Interacting with the local disk: importing OPML and exporting a corpus.
Interacting with the MongoDB storage of posts.
Fetching data from both the RSS feeds as well as the complete web page.

Additionally there are utilities, configuration, and logging as well as the command line program that uses commis, but those are pretty standard and are not specific to Baleen. In the next sections we'll look at and describe the operation of each of these main blocks of code.

MongoDB Models

The central part of the operation of Baleen revolves around the interaction with MongoDB. Baleen uses mongoengine as an ODM to provide models for inserting documents into collections. There are two primary models:

Feed: maintains information about an RSS or Atom feed.
Post: a document that has been syndicated by a feed.

Hopefully the relationship is clear: a Feed is a listing of Post documents. Our collection objective is the HTML content of a Post and we use the Feed to obtain the Post rather than web scraping.

Note that these models do nothing except manipulate their data store and read and write to the database. Methods for ingestion, wranging, or fetching the full web page wrap their respective models. E.g. you wouldn't do Feed.sync() to collect the latest RSS feed, instead you would use some Sync object and pass it a feed: Sync(feed).

Ingestion

The ingestion portion of the Baleen service is the most critical and the requirements are as follows:

On a routine basis, collect and ingest feeds from MongoDB or an OPML file.
Synchronize feeds by fetching the latest RSS/Atom from their xmlUrl.
For each item in the synchronized feed, create and wrangle a post.
For each post fetch the full HTML from the htmlUrl.
Be able to track the start/stop/duration of the ingestion for a set of feeds.
Be able to track the number of errors, posts ingested.
Allow no duplicate posts to be added to the database.

In order to synchronize feeds, we use the feedparser library and to fetch documents from the web, we use Requests. A single Ingest instance takes as input an iterable of feeds from either MongoDB or from an OPML file.

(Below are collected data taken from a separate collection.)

File: config.mk
export PLATFORM = sky130hd
export DESIGN_NAME = note_seq_datapath
export DESIGN_NICKNAME = d
export VERILOG_FILES = /design/src/rtl/note_seq_datapath.sv
export SDC_FILE = /design/constraint.sdc
export NUM_CORES = 1
export LEC_CHECK = 0
export CORE_MARGIN = 10
export CORE_UTILIZATION = 30
export DETAILED_ROUTE_END_ITERATION = 8
export MAX_ROUTING_LAYER = met4
export PLACE_DENSITY = 0.58
export SYNTH_ARGS = -nofsm -noshare
export SYNTH_HDL_FRONTEND = slang
export SYNTH_SLANG_ARGS = --single-unit
File: constraint.sdc
create_clock -name clk -period 2.3 [get_ports clk]
set_input_delay 0.46 -clock clk [delete_from_list [all_inputs] [get_ports clk]]
set_output_delay 0.46 -clock clk [all_outputs]
set_load 0.05 [all_outputs]
**config.mk**
```make
export PLATFORM = sky130hd
export DESIGN_NAME = mem_arbiter
export DESIGN_NICKNAME = d
export VERILOG_FILES = /design/src/rtl/mem_arbiter_pkg.sv /design/src/rtl/mem_arbiter_timeout.sv /design/src/rtl/mem_arbiter.sv
export SDC_FILE = /design/constraint.sdc
export NUM_CORES = 1
export LEC_CHECK = 0
export ABC_AREA = 1
export CORE_MARGIN = 2
export CORE_UTILIZATION = 45
export CTS_CLUSTER_SIZE = 20
export DETAILED_ROUTE_END_ITERATION = 8
export HOLD_SLACK_MARGIN = 0.05
export PLACE_DENSITY = 0.86
export SLEW_MARGIN = 20
export SYNTH_ARGS = -nofsm -noshare
export SYNTH_HDL_FRONTEND = slang
export SYNTH_HIERARCHICAL = 1
export SYNTH_SLANG_ARGS = --single-unit
```
**constraint.sdc**
```tcl
create_clock -name clk -period 3.4 [get_ports clk]
set_input_delay 0.68 -clock clk [delete_from_list [all_inputs] [get_ports clk]]
set_output_delay 0.68 -clock clk [all_outputs]
set_load 0.01 [all_outputs]
```
**src/rtl/mem_arbiter_pkg.sv**
```systemverilog
// Shared definitions for the memory arbiter: FSM encoding and the abort data word
// returned when a memory access times out.
package mem_arbiter_pkg;

  typedef enum logic [1:0] {
    ST_IDLE   = 2'd0,
    ST_BUSY_I = 2'd1,
    ST_BUSY_D = 2'd2,
    ST_RESP   = 2'd3
  } arb_state_e;

  localparam logic [31:0] ABORT_DATA = 32'hDEADBEEF;

endpackage

```
**src/rtl/mem_arbiter_timeout.sv**
```systemverilog
// Watchdog for a single memory transaction: counts cycles while the arbiter is
// busy and flags the last allowed cycle so the access can be aborted.
module timeout_counter #(
  parameter int unsigned TIMEOUT = 255
) (
  input  logic clk,
  input  logic reset,
  input  logic active_i,
  output logic expired_o
);

  localparam int unsigned CW = $clog2(TIMEOUT + 1);

  logic [CW-1:0] cnt_q, cnt_d;

  // Restart from zero every time the arbiter leaves BUSY, so each access gets a full budget.
  always_comb begin
    cnt_d = active_i ? cnt_q + CW'(1) : '0;
  end

  always_ff @(posedge clk) begin
    if (reset) cnt_q <= '0;
    else       cnt_q <= cnt_d;
  end

  assign expired_o = active_i && (cnt_q == CW'(TIMEOUT - 1));

endmodule

```
**src/rtl/mem_arbiter.sv**
```systemverilog
// Two-port (instruction/data) arbiter in front of a single unified memory.
// Data wins by default; a starvation counter guarantees instruction fetch progress.
module mem_arbiter
  import mem_arbiter_pkg::*;
#(
  parameter int unsigned STARVE_LIMIT = 4,
  parameter int unsigned TIMEOUT      = 255
) (
  input  logic        clk,
  input  logic        reset,
  input  logic        ireq,
  input  logic [31:0] iaddr,
  output logic [31:0] irdata,
  output logic        iready,
  input  logic        dreq,
  input  logic        dwe,
  input  logic [31:0] daddr,
  input  logic [31:0] dwdata,
  output logic [31:0] drdata,
  output logic        dready,
  output logic        mem_req,
  output logic        mem_we,
  output logic [31:0] mem_addr,
  output logic [31:0] mem_wdata,
  input  logic [31:0] mem_rdata,
  input  logic        mem_ack,
  output logic        stall_if,
  output logic        stall_mem,
  output logic        err
);

  localparam int unsigned SW = $clog2(STARVE_LIMIT + 1);

  arb_state_e    state_q, state_d;
  logic [SW-1:0] starve_q, starve_d;
  logic [31:0]   addr_q, addr_d;
  logic [31:0]   wdata_q, wdata_d;
  logic          we_q, we_d;
  logic          gnt_data_q, gnt_data_d;
  logic [31:0]   irdata_q, irdata_d;
  logic [31:0]   drdata_q, drdata_d;
  logic          err_q, err_d;

  logic busy;
  logic expired;
  logic starve_full;

  assign busy        = (state_q == ST_BUSY_I) || (state_q == ST_BUSY_D);
  assign starve_full = (starve_q == SW'(STARVE_LIMIT));

  timeout_counter #(
    .TIMEOUT(TIMEOUT)
  ) u_timeout (
    .clk      (clk),
    .reset    (reset),
    .active_i (busy),
    .expired_o(expired)
  );

  always_comb begin
    // NOTE: every next-state variable gets its hold value first, so no path can infer a latch.
    state_d    = state_q;
    starve_d   = starve_q;
    addr_d     = addr_q;
    wdata_d    = wdata_q;
    we_d       = we_q;
    gnt_data_d = gnt_data_q;
    irdata_d   = irdata_q;
    drdata_d   = drdata_q;
    err_d      = err_q;

    unique case (state_q)
      ST_IDLE: begin
        // A waiting data request still wins at the limit when no fetch is pending.
        if (dreq && (!starve_full || !ireq)) begin
          state_d    = ST_BUSY_D;
          addr_d     = daddr;
          wdata_d    = dwdata;
          we_d       = dwe;
          gnt_data_d = 1'b1;
          if (ireq && !starve_full) starve_d = starve_q + SW'(1);
        end else if (ireq) begin
          state_d    = ST_BUSY_I;
          addr_d     = iaddr;
          wdata_d    = '0;
          we_d       = 1'b0;
          gnt_data_d = 1'b0;
          starve_d   = '0;
        end
      end
      ST_BUSY_I: begin
        if (mem_ack) begin
          irdata_d = mem_rdata;
          state_d  = ST_RESP;
        end else if (expired) begin
          irdata_d = ABORT_DATA;
          err_d    = 1'b1;
          state_d  = ST_RESP;
        end
      end
      ST_BUSY_D: begin
        if (mem_ack) begin
          drdata_d = we_q ? 32'h0 : mem_rdata;
          state_d  = ST_RESP;
        end else if (expired) begin
          drdata_d = ABORT_DATA;
          err_d    = 1'b1;
          state_d  = ST_RESP;
        end
      end
      ST_RESP: state_d = ST_IDLE;
      default: state_d = ST_IDLE;
    endcase
  end

  // NOTE: state registers use non-blocking assignments so all flops update together at the edge.
  always_ff @(posedge clk) begin
    if (reset) begin
      // NOTE: only real state is reset; the combinational outputs fall out of state_q = IDLE.
      state_q    <= ST_IDLE;
      starve_q   <= '0;
      addr_q     <= '0;
      wdata_q    <= '0;
      we_q       <= 1'b0;
      gnt_data_q <= 1'b0;
      irdata_q   <= '0;
      drdata_q   <= '0;
      err_q      <= 1'b0;
    end else begin
      state_q    <= state_d;
      starve_q   <= starve_d;
      addr_q     <= addr_d;
      wdata_q    <= wdata_d;
      we_q       <= we_d;
      gnt_data_q <= gnt_data_d;
      irdata_q   <= irdata_d;
      drdata_q   <= drdata_d;
      err_q      <= err_d;
    end
  end

  assign mem_req   = busy;
  assign mem_we    = (state_q == ST_BUSY_D) && we_q;
  assign mem_addr  = addr_q;
  assign mem_wdata = wdata_q;
  assign iready    = (state_q == ST_RESP) && !gnt_data_q;
  assign dready    = (state_q == ST_RESP) &&  gnt_data_q;
  assign irdata    = irdata_q;
  assign drdata    = drdata_q;
  assign err       = err_q;
  assign stall_if  = ireq & ~iready;
  assign stall_mem = dreq & ~dready;

endmodule
```
==> flow_metrics.env <==
export IMPL_status="finished clean"
export IMPL_clkLatencyLatePin_ns=0.41
export IMPL_r2r_end="drdata[16]$_SDFFE_PP0P_"
export IMPL_grt_max_degree=58
export IMPL_fin_tns_setup_ns=0
export IMPL_timing_final_crit_share_pct=77.1
export IMPL_fin_crit_ns=2.62
export IMPL_synth_cell_types=28
export IMPL_synth_compound_area_share_pct=11.4
export IMPL_path_clk_slew_ns=0.05
export IMPL_cp_end_kind="primary output"
export IMPL_via_per_inst=4.89
export IMPL_cts_setup_buffers=0
export IMPL_cts_tree="yes"
export IMPL_cts_num_sinks=144
export IMPL_yosys_mux_area_fraction_pct=0
export IMPL_initial_core_util_pct=45.5
export IMPL_wire_per_inst_microns=14.0
export IMPL_synth_adder_area_share_pct=1.89
export IMPL_cap_violations=0
export IMPL_drtIter0Drc=415
export IMPL_critPathArrivalTime_ns=1.94
export IMPL_antenna_left=0
export IMPL_synth_seq_area_share_pct=48.4
export IMPL_crit_end="stall_mem"
export IMPL_yosysMostFrequentCell="nand2_1"
export IMPL_hold_buffers=0
export IMPL_place_congestion=0.814
export IMPL_crit_type="in -> out"
export IMPL_dieArea_sq_mm=0.0142
export IMPL_routed_wl_microns=17900
export IMPL_cts_htree_levels=4
export IMPL_max_freq_mhz=381
export IMPL_synth_simple_area_share_pct=29.7
export IMPL_cts_buffers=17
export IMPL_io_pins=269
export IMPL_synth_net_count=982
export IMPL_core_sq_mm=0.0131
export IMPL_worstPathMaxFanout=4
export IMPL_yosysWarnings=6
export IMPL_area_delta_synth_final_pct=55.5
export IMPL_synth_main_ff_cell="dfxtp_1"
export IMPL_yosys_area_top_type="dfxtp_1"
export IMPL_hold_ws_ns=0.449
export IMPL_rsz0062_at_grt="no"
export IMPL_groute_usage_overall_pct=25.2
export IMPL_slew_headroom_pct=41.5
export IMPL_reg2reg_from="state_q[0]$_SDFFE_PP0P_"
export IMPL_crit_path_start_kind="input port"
export IMPL_synth_common_cells="nand2_1, nor2_1, dfxtp_1, a21oi_1, inv_1"
export IMPL_cts_root_buf="clkbuf_16"
export IMPL_synth_edf_count=0
export IMPL_yosys_top_cells_area="dfxtp_1, nand2_1, nor2_1"
export IMPL_finalHoldViolations=0
export IMPL_maxSlewViolCount=0
export IMPL_async_reset_ff_share_pct=0
export IMPL_worst_pin_slew_ns=0.876
export IMPL_hold_path_class="reg -> reg"
export IMPL_power_density_mw_per_mm2=728
export IMPL_routed_via_count=6229
export IMPL_grt_pass1_vias=5809
export IMPL_cts_resized=0
export IMPL_ys_ff_latch=144
export IMPL_overflow=0
export IMPL_drt_first_pass_iters=5
export IMPL_io_buffers=268
export IMPL_die_height_microns=119
export IMPL_grt_first_pass_wirelength_microns=28400
export IMPL_synth_top_area_share_pct=48.4
export IMPL_r2r_cells=9
export IMPL_nNetsFinal=1227
export IMPL_n_fill_cell=1021
export IMPL_rrSetupSlack_ns=0.85
export IMPL_drc=0
export IMPL_finalSetupViolCount=0
export IMPL_clock_path_buffers=2
export IMPL_rows=42
export IMPL_synth_area_per_cell_sq_um=7.10
export IMPL_syn_inst=839
export IMPL_p_leak_nw=3.94
export IMPL_die_x_microns=119
export IMPL_post_dp_hpwl_microns=12600
export IMPL_antenna_found_initial=0
export IMPL_crit_start="dreq"
export IMPL_synth_area_sq_mm=0.00595
export IMPL_irDropWorstVdd_v=0.000362
export IMPL_antenna_cells=0
export IMPL_drive_above_1_share_pct=5.10
export IMPL_required_ns=2.72
export IMPL_synth_xor_xnor_area_share_pct=0.147
export IMPL_skew_ns=0.00900
export IMPL_synth_top_family_by_area="simple AND/OR/NAND/NOR gates"
==> routing by layer <==
metal | share of wire [%] | up-vias | GRT usage (%)
met2 | 48 | 286 | 43.6
met3 | 9.0 | 39 | 9.10
met4 | 3.4 | 0 | 12.1
met1 | 39 | 2788 | 27.2
li1 | - | 3116 | -
met5 | 0 | - | 0
==> stage by stage <==
step / instances / util (%) / power, mW / worst slack, ns / area (sq um)
after detailed placement: 1241 / 66.0 / 4.78 / 0.782 / 8630
after CTS: 1273 / 70.8 / 6.77 / 0.778 / 9260
final: 1273 / 70.8 / 6.74 / 0.778 / 9260
after global placement: 1241 / 66.0 / 4.73 / 0.803 / 8630
after global routing: 1273 / 70.8 / 7.14 / 0.533 / 9260
after floorplan: 839 / - / 3.65 / 1.39 / 5950
==> critical path, cell delays in order <==
cell,delay [ns]
clkdlybuf4s50_1,0.57
inv_1,0.06
nor2_1,0.10
clkdlybuf4s50_1,0.54
==> layout make-up <==
cell class	instances	area [sq um]	area share, %
tap	176	220	2.38
clock buffer	22	474	5.12
multi-input combinational	586	2570	27.8
inverter	60	225	2.43
timing repair buffer	275	2730	29.5
sequential	144	2880	31.1
clock inverter	10	156	1.69
==> layout by cell type (no fill, tap or decap), types with 2 or more instances in the layout <==
master           Yosys  routed
a21oi_1             72      72
nor2_2               3       3
inv_1               55      55
clkbuf_1             9       2
buf_4                4       7
clkinv_2             0       4
bufinv_16            0       4
clkbuf_16            0      17
o21ai_2              2       2
nand3_1             46      46
inv_2                5       5
ha_1                 9       9
clkbuf_8             0       3
o21ai_0             45      45
nor2_1             181     181
nor2_4               3       3
clkdlybuf4s50_1      0     267
o21ai_1             14      14
nand2_2              3       3
nand2_1            201     201
dfxtp_1            144     144
==> worst min path at each step <==
stage,to,cells past startpoint,slack [ns],start
floorplan,u_timeout/cnt_q[6]$_SDFF_PP0_,2,0.44,u_timeout/cnt_q[6]$_SDFF_PP0_
global placement,err$_SDFFE_PP0P_,2,0.44,err$_SDFFE_PP0P_
detailed placement,err$_SDFFE_PP0P_,2,0.45,err$_SDFFE_PP0P_
CTS,err$_SDFFE_PP0P_,2,0.46,err$_SDFFE_PP0P_
global route,err$_SDFFE_PP0P_,2,0.47,err$_SDFFE_PP0P_
finish,err$_SDFFE_PP0P_,2,0.45,err$_SDFFE_PP0P_
==> registers in the layout (all words and copies together), names as in the netlist <==
register / count
gnt_data_q: 1
mem_wdata: 32
drdata: 32
state_q: 2
err: 1
we_q: 1
mem_addr: 32
starve_q: 3
irdata: 32
u_timeout/cnt_q: 8
==> power by group <==
group	leakage [nW]	switching [mW]	total (mW)	internal (mW)
sequential	1.18	0.222	2.31	2.09
clock	0.310	0.692	1.98	1.28
combinational	2.45	1.28	2.45	1.16
total	3.94	2.20	6.74	4.54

When run it maintains two queues: a feed processing queue and a page processing queue (so that it can be threaded or multiprocessed).

Feed processing is performed by a FeedSync object which takes a single feed as input. The FeedSync object fetches the RSS via feedparser, and iterates through all posts, wrangling them and saving them to Mongo. The PageWrangler object takes a post as input, wrangles the data from a variety of feed types, then fetches the complete web page.

Once the Ingest instance has cleared it's work queue, it logs various information and terminates. Note that the Ingest instance is responsible for error handling and logging, while the sync and fetch utilities must raise exceptions.

Import and Export

The import utility uses an OPMLReader to load and parse the OPML file from disk with Beautiful Soup. The OPML file exposes a tree hierarchy or table of contents structure to the feeds where the first level is a "category" and the secondary level is each RSS/Atom feed item. On import, we simply read the OPML file and add any additional feeds to the MongoDB without duplication. This allows us to maintain a single master list of RSS from multiple OPML files.

Note, we've found that the best way to create OPML files is to use the Feedly app, which allows us to organize our feeds. Under their "organize feeds" section, they also have an Export OPML link (and an import OPML link).

The export utility creates a categorized corpus structure ready for NLTK using the MongoExport class. Each category from the TOC structure of the OPML is a directory in the corpus on disk, then each post is written as an HTML file. The exporter also writes a README file with information about the contents fo the corpus. Key concerns here involve HTML sanitization (removing scripts) and readability (extracting only the text we want to analyze).